### EXERCISE DATA ###
Source: an optimization exercise on an open RTL-to-GDS flow (aim: small area). Production flows keep margins and buffers that such runs may drop.
Function was checked by simulation only, so behaviour that the tests miss may differ from the original.
Power is estimated from default activity; no workload was simulated.

## rev 12
==> flow/design.v <==
package pe_pkg;
    typedef enum logic [4:0] {
        MADD     = 5'd0,
        MSUB     = 5'd1,
        MMUL     = 5'd2,
        MSQR     = 5'd3,
        NTT      = 5'd4,
        INTT     = 5'd5,
        BFLY_CT  = 5'd6,
        BFLY_GS  = 5'd7,
        DCP1     = 5'd8,
        DCP3     = 5'd9,
        DCP4     = 5'd10,
        DCP5     = 5'd11,
        DCP10    = 5'd12,
        DCP11    = 5'd13,
        HINT     = 5'd14,
        USE_HINT = 5'd15,
        CMP_1    = 5'd16,
        CMP_2    = 5'd17,
        CMP_3    = 5'd18,
        CMP_4    = 5'd19,
        CMP_5    = 5'd20,
        CMP_6    = 5'd21,
        CMP_7    = 5'd22,
        CMP_8    = 5'd23,
        CMP_9    = 5'd24,
        CMP_10   = 5'd25,
        CMP_11   = 5'd26
    } pe_instr_t;
    typedef enum logic [4:0] {
        KEM_512  = 5'd0,
        KEM_768  = 5'd1,
        KEM_1024 = 5'd2,
        DSA_44   = 5'd3,
        DSA_65   = 5'd4,
        DSA_87   = 5'd5
    } pe_alg_t;
endpackage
###
Look for the string "that" in the records, and copy every line where it is found.

Source: an optimization exercise on an open RTL-to-GDS flow (aim: small area). Production flows keep margins and buffers that such runs may drop.
Function was checked by simulation only, so behaviour that the tests miss may differ from the original.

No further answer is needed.